• _PROBLEM TO SOLVE_: Please copy out each line of the listing that contains the word "export".

• _DATA FOR THIS EXERCISE_:
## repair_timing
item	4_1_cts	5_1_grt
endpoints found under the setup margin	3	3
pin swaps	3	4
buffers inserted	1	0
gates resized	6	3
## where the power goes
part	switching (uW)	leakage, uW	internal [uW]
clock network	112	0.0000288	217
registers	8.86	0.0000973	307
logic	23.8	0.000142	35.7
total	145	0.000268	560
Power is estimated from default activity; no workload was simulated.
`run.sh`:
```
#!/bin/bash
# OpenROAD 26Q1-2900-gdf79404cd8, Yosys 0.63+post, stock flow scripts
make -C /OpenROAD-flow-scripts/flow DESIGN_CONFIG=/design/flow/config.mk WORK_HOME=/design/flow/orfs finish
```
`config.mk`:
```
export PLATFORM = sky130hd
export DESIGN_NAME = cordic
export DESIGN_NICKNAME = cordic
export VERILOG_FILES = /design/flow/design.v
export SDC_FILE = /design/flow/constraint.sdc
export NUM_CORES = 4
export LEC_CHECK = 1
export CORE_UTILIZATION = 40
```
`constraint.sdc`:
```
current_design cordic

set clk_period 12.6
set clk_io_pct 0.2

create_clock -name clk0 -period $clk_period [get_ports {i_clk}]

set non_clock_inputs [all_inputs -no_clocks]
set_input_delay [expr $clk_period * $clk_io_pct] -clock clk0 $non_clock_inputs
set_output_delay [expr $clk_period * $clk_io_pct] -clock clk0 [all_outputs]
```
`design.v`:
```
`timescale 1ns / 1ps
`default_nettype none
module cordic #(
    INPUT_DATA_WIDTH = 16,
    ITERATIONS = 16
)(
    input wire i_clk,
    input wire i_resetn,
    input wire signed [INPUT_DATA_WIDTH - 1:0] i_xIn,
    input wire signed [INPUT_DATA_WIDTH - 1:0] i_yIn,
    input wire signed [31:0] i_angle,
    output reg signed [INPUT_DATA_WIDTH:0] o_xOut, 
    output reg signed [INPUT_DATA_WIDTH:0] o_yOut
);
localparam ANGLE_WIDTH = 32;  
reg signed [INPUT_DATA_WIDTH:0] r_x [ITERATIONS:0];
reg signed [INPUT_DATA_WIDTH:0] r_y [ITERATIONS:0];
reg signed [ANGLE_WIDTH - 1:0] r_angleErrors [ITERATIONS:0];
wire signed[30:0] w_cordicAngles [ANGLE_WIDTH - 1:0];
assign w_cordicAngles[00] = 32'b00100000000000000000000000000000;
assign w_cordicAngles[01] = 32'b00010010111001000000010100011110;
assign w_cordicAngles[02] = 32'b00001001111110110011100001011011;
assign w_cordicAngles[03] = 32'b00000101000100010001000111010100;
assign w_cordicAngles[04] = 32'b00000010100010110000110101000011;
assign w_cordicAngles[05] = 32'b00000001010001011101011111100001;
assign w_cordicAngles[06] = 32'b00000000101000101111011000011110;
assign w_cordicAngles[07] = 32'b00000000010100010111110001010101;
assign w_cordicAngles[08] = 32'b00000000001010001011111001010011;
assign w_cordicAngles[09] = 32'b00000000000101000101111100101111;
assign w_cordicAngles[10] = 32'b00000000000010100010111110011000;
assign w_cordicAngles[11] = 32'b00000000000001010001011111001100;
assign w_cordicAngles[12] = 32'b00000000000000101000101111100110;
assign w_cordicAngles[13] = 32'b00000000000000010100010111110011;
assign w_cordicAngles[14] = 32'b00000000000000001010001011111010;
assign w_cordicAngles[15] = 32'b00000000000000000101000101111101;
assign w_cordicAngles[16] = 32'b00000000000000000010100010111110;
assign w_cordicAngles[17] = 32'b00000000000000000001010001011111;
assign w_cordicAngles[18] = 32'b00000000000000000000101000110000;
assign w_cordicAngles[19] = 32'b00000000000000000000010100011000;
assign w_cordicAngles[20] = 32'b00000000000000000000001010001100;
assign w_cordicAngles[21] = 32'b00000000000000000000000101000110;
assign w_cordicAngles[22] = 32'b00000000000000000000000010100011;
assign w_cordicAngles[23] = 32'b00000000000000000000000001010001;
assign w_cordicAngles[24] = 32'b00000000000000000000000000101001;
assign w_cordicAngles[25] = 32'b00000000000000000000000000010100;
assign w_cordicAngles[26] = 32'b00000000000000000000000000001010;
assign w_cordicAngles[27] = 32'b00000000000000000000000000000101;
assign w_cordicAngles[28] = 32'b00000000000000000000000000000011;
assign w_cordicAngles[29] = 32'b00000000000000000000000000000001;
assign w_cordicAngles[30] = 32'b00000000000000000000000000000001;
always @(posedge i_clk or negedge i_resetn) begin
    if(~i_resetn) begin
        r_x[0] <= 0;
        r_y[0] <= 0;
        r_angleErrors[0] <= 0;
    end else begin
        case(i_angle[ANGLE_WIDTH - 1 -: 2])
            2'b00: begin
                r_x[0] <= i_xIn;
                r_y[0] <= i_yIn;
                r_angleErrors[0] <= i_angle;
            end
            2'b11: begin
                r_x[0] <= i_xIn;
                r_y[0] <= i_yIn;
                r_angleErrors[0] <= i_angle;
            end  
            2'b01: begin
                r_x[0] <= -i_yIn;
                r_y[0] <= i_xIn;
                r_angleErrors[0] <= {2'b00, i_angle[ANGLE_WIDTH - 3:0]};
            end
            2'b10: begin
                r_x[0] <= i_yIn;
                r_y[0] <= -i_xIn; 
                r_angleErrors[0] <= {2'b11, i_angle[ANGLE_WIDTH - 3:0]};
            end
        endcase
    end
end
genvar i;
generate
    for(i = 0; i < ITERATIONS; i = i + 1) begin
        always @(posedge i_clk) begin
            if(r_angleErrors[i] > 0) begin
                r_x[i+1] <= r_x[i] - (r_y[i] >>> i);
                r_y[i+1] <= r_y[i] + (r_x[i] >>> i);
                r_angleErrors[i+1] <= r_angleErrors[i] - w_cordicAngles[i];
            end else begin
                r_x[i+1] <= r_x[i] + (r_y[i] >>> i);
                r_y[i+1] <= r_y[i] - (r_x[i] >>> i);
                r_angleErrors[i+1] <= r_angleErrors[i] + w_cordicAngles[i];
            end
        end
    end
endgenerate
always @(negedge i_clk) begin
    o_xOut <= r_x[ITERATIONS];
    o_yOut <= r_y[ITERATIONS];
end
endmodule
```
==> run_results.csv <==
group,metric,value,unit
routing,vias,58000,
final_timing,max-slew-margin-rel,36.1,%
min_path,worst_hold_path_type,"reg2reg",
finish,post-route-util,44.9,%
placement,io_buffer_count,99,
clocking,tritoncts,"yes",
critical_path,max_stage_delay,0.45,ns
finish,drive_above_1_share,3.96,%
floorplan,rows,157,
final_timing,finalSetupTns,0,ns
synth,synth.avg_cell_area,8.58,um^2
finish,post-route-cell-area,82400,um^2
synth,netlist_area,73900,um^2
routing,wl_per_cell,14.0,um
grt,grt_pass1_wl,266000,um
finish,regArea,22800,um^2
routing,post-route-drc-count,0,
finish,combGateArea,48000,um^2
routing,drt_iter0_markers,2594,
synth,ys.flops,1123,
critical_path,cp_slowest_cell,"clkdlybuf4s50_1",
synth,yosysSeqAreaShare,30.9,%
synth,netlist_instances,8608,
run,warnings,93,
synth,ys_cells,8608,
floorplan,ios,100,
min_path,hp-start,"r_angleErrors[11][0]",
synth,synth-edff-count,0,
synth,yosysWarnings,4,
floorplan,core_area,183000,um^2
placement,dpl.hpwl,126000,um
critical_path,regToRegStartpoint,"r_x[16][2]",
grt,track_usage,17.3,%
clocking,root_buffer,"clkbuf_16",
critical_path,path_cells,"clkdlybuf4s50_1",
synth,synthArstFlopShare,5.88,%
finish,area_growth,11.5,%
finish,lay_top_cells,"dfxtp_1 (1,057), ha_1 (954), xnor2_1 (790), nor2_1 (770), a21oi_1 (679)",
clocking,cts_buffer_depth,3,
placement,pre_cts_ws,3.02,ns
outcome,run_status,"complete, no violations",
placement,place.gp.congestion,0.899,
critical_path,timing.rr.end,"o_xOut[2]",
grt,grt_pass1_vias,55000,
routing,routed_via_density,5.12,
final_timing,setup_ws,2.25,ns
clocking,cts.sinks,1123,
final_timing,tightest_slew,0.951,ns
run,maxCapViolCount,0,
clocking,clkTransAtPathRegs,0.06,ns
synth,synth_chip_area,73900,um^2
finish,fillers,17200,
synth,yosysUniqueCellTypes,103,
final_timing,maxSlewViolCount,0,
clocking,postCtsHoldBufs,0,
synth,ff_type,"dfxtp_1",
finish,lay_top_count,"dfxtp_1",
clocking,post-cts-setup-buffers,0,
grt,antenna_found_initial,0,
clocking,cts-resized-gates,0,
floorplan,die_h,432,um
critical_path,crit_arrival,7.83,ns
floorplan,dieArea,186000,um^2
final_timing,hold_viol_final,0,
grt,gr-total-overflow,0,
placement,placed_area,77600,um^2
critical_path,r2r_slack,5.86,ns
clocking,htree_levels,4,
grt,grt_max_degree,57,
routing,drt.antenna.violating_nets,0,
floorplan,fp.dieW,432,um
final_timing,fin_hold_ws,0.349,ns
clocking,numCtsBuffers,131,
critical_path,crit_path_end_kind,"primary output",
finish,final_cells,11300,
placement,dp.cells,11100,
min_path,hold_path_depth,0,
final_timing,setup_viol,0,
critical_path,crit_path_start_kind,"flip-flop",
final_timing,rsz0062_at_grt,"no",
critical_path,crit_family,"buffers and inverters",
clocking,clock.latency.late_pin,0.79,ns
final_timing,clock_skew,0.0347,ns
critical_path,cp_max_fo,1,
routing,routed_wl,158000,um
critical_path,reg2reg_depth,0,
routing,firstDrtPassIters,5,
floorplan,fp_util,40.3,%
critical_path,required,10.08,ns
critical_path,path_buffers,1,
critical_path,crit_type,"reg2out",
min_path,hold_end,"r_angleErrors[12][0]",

• _SOLUTION BELOW_:
export PLATFORM = sky130hd
export DESIGN_NAME = cordic
export DESIGN_NICKNAME = cordic
export VERILOG_FILES = /design/flow/design.v
export SDC_FILE = /design/flow/constraint.sdc
export NUM_CORES = 4
export LEC_CHECK = 1
export CORE_UTILIZATION = 40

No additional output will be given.